Saved entries:

- Opening Delimiter -

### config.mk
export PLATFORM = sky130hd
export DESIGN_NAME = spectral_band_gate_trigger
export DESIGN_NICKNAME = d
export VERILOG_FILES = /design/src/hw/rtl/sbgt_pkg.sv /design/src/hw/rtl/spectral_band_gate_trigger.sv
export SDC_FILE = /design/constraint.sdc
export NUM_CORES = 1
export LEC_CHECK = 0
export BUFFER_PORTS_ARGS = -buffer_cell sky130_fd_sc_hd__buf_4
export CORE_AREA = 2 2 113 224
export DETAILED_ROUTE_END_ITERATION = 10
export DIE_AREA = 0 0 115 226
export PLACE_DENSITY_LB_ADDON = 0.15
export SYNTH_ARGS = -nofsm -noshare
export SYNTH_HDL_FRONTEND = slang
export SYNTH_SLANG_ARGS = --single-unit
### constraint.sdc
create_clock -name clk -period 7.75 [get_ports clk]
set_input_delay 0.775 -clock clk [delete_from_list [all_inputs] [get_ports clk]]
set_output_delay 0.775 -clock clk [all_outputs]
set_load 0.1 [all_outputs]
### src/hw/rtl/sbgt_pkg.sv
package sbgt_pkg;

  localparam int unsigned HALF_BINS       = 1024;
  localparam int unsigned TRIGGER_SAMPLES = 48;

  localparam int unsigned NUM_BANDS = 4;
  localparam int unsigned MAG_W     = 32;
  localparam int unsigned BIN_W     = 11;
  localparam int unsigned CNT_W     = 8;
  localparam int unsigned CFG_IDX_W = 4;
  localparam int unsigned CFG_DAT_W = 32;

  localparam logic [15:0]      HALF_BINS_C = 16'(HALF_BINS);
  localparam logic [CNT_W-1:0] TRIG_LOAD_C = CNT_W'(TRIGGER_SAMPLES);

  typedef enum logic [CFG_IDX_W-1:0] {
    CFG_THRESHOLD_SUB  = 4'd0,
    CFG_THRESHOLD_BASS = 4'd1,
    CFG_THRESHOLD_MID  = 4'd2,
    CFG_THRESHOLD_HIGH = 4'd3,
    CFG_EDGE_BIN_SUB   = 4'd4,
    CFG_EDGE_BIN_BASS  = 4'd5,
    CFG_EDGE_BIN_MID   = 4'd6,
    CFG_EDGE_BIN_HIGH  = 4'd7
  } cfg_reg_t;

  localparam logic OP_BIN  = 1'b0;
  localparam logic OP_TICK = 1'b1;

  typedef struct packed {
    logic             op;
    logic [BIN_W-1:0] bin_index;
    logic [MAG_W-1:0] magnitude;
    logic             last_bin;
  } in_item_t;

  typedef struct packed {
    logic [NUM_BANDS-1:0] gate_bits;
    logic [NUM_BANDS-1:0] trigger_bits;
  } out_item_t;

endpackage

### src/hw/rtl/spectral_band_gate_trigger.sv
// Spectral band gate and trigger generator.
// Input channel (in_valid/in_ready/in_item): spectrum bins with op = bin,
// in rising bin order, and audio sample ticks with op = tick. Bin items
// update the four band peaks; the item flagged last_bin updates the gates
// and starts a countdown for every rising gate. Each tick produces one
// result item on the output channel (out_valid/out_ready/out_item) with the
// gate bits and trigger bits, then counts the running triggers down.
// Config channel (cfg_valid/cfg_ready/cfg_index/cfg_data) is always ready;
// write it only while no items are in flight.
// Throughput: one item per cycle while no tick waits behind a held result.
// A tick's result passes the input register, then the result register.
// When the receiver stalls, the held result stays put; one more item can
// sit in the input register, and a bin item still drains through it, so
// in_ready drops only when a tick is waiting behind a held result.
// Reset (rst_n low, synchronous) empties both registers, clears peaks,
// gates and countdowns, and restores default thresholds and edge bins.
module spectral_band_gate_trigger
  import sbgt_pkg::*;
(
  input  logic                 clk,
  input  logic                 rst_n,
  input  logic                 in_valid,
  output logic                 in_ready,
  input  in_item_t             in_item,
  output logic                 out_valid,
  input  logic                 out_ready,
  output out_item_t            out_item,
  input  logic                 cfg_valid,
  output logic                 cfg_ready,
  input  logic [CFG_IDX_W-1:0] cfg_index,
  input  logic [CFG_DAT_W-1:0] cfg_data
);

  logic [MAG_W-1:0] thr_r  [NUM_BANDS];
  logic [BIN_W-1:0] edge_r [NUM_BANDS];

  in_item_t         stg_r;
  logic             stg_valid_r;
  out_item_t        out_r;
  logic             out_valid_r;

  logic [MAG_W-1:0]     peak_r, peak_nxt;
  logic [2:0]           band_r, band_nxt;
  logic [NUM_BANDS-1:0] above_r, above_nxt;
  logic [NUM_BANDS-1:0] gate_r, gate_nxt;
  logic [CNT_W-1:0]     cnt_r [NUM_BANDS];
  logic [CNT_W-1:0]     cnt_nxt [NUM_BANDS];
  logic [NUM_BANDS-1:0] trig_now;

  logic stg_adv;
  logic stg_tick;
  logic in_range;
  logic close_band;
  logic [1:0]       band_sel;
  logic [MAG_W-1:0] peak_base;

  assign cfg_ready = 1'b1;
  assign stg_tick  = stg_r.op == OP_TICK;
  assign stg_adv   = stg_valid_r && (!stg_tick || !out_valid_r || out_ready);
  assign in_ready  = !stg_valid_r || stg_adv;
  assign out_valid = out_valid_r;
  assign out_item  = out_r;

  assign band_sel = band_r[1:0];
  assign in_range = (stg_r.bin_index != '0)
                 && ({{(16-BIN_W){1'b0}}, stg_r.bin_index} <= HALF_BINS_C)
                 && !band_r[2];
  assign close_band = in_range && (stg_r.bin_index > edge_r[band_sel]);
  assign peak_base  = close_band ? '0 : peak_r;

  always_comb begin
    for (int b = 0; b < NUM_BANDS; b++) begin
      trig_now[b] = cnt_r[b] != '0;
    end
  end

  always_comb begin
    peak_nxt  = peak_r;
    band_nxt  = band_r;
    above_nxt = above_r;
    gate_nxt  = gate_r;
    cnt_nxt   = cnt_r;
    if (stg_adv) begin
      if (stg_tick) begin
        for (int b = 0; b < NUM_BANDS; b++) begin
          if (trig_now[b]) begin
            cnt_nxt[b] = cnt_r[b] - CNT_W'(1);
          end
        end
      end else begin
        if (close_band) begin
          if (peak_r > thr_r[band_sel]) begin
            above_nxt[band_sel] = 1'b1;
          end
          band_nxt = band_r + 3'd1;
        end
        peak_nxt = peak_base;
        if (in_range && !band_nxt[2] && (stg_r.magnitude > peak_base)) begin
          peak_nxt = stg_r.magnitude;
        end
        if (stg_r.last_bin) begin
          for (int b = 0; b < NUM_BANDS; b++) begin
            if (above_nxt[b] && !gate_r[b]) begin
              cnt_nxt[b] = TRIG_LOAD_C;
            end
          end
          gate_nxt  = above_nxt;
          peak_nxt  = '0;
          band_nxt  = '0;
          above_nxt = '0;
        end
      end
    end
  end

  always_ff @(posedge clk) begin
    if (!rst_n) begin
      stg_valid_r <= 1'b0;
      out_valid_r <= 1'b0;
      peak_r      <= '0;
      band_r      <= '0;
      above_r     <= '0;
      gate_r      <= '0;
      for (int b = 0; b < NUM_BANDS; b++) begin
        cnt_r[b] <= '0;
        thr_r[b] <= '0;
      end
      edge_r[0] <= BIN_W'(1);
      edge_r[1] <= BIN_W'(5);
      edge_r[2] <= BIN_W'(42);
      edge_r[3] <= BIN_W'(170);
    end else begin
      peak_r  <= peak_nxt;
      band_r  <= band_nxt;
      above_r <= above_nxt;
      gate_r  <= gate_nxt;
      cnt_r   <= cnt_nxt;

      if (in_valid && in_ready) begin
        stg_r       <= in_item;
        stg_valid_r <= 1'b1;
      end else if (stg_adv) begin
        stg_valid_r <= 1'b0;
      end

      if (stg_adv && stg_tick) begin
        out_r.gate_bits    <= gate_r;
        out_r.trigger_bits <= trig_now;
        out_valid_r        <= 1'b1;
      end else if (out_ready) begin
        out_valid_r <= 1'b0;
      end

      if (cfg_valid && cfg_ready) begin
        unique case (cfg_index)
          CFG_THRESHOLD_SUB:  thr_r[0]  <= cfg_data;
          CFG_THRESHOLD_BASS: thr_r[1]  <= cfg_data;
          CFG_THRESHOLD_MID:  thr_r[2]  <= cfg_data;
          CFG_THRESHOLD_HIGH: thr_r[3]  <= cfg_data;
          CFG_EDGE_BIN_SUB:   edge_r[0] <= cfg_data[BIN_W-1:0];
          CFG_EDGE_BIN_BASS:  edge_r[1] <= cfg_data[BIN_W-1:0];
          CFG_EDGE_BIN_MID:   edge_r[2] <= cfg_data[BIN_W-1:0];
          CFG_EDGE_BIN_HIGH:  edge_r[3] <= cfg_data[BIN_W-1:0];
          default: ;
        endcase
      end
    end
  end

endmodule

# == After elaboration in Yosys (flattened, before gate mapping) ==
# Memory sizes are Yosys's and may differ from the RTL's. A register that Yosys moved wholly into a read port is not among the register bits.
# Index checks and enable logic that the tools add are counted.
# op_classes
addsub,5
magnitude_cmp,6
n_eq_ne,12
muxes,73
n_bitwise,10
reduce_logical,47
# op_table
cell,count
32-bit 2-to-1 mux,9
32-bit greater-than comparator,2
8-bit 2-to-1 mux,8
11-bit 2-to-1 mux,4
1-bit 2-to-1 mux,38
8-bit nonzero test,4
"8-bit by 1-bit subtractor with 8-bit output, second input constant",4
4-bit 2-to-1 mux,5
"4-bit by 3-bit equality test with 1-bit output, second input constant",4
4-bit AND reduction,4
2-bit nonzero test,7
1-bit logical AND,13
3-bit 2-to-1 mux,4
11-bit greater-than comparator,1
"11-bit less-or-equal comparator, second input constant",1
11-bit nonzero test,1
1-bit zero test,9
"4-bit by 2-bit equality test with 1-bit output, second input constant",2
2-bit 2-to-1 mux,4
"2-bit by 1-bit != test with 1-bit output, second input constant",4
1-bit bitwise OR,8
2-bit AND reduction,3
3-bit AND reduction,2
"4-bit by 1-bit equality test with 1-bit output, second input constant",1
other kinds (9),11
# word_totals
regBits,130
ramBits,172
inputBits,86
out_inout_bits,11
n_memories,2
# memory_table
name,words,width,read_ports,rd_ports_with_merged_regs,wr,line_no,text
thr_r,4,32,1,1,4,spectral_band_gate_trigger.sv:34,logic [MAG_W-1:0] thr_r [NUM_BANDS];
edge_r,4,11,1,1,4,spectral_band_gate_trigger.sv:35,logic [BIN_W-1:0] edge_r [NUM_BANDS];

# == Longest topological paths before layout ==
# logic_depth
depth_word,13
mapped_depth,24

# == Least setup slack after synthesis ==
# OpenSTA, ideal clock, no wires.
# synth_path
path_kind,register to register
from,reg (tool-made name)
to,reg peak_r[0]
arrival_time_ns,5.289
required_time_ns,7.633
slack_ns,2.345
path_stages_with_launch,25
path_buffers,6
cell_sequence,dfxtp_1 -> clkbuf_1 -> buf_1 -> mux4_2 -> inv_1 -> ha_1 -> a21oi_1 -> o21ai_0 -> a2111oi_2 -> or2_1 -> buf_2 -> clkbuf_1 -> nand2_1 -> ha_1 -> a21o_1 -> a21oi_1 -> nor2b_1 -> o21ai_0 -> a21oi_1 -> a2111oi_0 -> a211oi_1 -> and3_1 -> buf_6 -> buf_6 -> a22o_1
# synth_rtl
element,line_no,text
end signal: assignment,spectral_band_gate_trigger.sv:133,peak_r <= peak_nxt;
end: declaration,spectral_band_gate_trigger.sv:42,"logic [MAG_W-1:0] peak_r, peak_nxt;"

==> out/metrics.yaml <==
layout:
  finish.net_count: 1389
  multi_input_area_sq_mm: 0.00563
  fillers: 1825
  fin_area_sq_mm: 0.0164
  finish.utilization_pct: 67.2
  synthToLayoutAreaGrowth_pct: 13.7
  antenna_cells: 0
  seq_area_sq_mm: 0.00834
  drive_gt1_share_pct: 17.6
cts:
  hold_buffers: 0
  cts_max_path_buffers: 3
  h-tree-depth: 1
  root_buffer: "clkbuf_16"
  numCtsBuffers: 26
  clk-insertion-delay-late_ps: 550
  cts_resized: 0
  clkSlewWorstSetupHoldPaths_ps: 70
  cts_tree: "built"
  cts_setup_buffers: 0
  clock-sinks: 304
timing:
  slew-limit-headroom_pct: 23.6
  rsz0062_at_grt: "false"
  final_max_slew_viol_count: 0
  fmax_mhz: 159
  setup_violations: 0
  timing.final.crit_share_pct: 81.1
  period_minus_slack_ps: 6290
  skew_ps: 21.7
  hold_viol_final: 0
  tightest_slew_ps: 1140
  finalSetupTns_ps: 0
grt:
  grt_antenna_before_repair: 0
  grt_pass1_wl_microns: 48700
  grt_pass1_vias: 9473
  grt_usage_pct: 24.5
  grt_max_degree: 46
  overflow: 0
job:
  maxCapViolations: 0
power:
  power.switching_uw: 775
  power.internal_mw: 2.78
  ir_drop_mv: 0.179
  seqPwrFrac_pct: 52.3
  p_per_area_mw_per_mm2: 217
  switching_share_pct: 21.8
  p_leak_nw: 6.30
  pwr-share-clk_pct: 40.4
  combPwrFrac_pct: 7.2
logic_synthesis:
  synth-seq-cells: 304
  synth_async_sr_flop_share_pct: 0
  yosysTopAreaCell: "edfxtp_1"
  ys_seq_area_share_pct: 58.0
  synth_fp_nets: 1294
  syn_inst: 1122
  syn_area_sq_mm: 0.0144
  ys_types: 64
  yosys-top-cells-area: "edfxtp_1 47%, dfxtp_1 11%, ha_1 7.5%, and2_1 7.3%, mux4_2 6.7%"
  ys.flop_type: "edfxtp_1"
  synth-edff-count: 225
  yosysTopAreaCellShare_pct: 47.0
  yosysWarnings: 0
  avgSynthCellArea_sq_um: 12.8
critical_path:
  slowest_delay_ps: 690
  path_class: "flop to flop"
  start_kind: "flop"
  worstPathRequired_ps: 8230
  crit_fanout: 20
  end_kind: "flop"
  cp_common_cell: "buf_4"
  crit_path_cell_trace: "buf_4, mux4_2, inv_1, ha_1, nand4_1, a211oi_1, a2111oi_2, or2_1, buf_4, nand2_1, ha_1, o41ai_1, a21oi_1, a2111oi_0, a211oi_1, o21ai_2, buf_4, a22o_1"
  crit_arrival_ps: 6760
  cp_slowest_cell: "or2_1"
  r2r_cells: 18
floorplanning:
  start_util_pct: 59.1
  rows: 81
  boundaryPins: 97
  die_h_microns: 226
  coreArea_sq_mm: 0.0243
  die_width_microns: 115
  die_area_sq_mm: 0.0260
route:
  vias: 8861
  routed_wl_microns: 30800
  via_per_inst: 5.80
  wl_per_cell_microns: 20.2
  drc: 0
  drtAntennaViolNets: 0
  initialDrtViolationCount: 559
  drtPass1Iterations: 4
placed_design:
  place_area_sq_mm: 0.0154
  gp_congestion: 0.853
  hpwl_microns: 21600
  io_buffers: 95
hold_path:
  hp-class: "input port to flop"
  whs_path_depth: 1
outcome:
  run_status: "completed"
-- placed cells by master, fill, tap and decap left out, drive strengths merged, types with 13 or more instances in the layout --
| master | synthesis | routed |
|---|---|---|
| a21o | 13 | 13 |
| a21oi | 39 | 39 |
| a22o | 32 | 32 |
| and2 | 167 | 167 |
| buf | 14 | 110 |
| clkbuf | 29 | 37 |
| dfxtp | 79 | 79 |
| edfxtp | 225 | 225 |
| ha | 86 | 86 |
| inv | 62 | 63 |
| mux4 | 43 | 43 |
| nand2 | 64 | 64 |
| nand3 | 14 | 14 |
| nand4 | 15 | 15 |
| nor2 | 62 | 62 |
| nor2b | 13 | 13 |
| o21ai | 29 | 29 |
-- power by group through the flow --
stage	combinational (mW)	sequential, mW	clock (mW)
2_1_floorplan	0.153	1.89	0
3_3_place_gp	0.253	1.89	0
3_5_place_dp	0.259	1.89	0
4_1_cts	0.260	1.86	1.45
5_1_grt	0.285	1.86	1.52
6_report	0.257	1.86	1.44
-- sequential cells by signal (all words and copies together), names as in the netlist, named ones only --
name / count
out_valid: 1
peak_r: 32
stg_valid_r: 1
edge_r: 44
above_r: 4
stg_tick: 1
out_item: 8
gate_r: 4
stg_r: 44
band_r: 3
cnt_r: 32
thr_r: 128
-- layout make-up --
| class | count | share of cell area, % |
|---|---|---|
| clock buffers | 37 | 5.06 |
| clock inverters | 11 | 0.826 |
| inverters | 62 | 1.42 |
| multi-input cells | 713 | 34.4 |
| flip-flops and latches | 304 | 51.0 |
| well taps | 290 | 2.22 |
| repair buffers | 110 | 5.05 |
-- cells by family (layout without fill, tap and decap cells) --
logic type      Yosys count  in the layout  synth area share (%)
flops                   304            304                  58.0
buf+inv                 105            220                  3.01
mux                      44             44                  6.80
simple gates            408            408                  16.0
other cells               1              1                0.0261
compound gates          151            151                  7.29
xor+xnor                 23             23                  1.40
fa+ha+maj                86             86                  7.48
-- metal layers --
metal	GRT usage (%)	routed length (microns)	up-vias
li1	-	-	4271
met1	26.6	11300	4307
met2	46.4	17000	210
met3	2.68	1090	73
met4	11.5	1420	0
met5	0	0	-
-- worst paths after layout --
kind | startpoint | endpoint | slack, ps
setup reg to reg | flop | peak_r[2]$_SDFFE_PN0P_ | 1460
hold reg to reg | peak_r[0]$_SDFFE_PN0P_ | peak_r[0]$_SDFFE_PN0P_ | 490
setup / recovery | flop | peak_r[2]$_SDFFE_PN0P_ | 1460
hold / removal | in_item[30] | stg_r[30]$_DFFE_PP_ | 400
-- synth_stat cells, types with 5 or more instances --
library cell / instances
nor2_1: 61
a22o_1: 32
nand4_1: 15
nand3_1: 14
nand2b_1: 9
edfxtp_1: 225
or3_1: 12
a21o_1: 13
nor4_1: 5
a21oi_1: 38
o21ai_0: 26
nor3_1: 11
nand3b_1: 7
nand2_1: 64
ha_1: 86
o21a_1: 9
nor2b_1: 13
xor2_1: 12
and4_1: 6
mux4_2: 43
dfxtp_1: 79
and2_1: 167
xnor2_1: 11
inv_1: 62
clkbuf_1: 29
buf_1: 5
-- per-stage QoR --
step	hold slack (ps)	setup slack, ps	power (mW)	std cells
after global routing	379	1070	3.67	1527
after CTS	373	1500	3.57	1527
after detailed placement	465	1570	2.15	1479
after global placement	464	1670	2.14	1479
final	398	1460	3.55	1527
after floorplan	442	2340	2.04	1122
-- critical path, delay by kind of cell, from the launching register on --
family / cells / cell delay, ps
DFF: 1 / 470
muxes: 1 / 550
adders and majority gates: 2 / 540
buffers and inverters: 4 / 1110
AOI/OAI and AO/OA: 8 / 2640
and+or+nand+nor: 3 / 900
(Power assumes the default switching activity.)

- Closing Delimiter -
- Opening Delimiter -

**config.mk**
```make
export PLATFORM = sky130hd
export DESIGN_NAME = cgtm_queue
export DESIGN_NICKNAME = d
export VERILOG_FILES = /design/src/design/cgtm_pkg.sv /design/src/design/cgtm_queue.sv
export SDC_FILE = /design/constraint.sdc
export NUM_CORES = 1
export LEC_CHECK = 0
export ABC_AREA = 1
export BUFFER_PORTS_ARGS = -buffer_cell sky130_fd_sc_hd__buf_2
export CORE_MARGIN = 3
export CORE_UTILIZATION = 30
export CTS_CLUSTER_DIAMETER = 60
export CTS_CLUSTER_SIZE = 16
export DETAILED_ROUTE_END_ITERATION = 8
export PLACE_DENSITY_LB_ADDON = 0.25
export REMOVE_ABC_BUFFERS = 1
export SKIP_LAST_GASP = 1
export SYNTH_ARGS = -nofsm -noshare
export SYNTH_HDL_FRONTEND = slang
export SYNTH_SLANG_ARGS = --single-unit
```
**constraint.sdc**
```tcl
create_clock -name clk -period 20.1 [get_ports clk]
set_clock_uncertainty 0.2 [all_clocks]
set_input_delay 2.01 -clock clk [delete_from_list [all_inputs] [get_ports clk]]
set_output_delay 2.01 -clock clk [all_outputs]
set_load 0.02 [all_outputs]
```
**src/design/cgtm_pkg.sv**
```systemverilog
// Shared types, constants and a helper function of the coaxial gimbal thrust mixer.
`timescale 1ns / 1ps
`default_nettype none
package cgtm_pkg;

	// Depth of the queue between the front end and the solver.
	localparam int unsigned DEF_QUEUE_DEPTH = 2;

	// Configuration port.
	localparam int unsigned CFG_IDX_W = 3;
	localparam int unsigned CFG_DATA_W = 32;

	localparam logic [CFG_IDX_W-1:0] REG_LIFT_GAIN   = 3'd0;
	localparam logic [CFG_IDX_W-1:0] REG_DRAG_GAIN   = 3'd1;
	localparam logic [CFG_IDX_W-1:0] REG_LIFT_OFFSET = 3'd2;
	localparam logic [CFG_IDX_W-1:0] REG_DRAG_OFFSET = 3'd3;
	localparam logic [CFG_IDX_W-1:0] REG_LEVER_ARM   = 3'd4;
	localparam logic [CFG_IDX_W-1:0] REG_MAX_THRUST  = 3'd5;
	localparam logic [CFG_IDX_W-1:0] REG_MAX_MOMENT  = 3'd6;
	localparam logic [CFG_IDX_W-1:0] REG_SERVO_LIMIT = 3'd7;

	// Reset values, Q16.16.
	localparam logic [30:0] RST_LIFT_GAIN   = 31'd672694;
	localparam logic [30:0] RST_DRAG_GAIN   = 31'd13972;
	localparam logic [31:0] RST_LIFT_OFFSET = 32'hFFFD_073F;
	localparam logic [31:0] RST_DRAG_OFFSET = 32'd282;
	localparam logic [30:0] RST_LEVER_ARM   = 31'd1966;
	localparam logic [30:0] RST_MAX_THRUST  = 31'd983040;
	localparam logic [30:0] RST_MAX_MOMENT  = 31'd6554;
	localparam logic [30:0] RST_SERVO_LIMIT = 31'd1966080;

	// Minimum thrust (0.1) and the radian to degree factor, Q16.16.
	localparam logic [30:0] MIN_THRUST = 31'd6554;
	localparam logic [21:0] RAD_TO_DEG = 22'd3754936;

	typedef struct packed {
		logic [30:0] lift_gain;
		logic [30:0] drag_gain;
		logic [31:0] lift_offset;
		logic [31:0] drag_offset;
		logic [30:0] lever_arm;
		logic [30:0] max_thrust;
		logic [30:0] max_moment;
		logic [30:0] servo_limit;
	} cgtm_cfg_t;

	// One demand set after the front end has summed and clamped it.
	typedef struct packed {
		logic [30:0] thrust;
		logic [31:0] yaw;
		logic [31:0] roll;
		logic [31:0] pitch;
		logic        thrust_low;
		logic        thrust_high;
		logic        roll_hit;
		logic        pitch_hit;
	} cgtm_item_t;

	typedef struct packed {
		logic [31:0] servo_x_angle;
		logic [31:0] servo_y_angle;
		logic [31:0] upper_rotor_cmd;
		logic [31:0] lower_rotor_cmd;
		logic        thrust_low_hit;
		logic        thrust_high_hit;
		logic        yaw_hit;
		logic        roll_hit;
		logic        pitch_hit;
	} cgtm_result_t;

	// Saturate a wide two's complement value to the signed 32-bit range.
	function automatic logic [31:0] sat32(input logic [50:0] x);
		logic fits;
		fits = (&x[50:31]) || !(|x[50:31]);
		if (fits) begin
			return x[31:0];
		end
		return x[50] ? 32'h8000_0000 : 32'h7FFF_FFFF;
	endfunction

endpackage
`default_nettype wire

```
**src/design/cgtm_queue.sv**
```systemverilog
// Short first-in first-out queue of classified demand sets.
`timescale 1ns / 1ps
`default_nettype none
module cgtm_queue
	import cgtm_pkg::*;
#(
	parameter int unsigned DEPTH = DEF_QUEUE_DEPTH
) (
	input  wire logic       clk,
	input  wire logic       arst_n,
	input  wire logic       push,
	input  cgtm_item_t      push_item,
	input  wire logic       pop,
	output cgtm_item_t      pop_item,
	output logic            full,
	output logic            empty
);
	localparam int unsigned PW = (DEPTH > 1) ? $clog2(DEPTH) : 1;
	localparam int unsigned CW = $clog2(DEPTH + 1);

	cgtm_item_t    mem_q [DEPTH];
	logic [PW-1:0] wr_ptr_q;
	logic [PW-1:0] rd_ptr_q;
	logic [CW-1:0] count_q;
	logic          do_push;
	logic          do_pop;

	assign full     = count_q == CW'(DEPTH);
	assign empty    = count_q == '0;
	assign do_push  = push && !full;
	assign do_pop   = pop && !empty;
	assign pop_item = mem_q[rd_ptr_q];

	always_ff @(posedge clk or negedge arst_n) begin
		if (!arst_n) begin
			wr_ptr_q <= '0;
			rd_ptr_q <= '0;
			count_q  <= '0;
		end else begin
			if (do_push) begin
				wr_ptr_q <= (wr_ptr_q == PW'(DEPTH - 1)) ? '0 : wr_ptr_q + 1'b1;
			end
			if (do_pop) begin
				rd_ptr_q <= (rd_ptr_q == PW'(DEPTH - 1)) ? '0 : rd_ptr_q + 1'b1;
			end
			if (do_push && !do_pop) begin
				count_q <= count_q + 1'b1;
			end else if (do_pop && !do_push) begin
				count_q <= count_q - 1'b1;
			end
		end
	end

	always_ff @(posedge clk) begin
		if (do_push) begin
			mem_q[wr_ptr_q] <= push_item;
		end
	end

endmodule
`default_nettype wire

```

- Closing Delimiter -

**WHAT NEEDS TO BE DONE**
All that belongs in the answer is the run of lines above from the line containing "nor2b_1: 13" through the line containing "adders and majority gates: 2 / 540", exactly as written.

**EXERCISE RESULT**
nor2b_1: 13
xor2_1: 12
and4_1: 6
mux4_2: 43
dfxtp_1: 79
and2_1: 167
xnor2_1: 11
inv_1: 62
clkbuf_1: 29
buf_1: 5
-- per-stage QoR --
step	hold slack (ps)	setup slack, ps	power (mW)	std cells
after global routing	379	1070	3.67	1527
after CTS	373	1500	3.57	1527
after detailed placement	465	1570	2.15	1479
after global placement	464	1670	2.14	1479
final	398	1460	3.55	1527
after floorplan	442	2340	2.04	1122
-- critical path, delay by kind of cell, from the launching register on --
family / cells / cell delay, ps
DFF: 1 / 470
muxes: 1 / 550
adders and majority gates: 2 / 540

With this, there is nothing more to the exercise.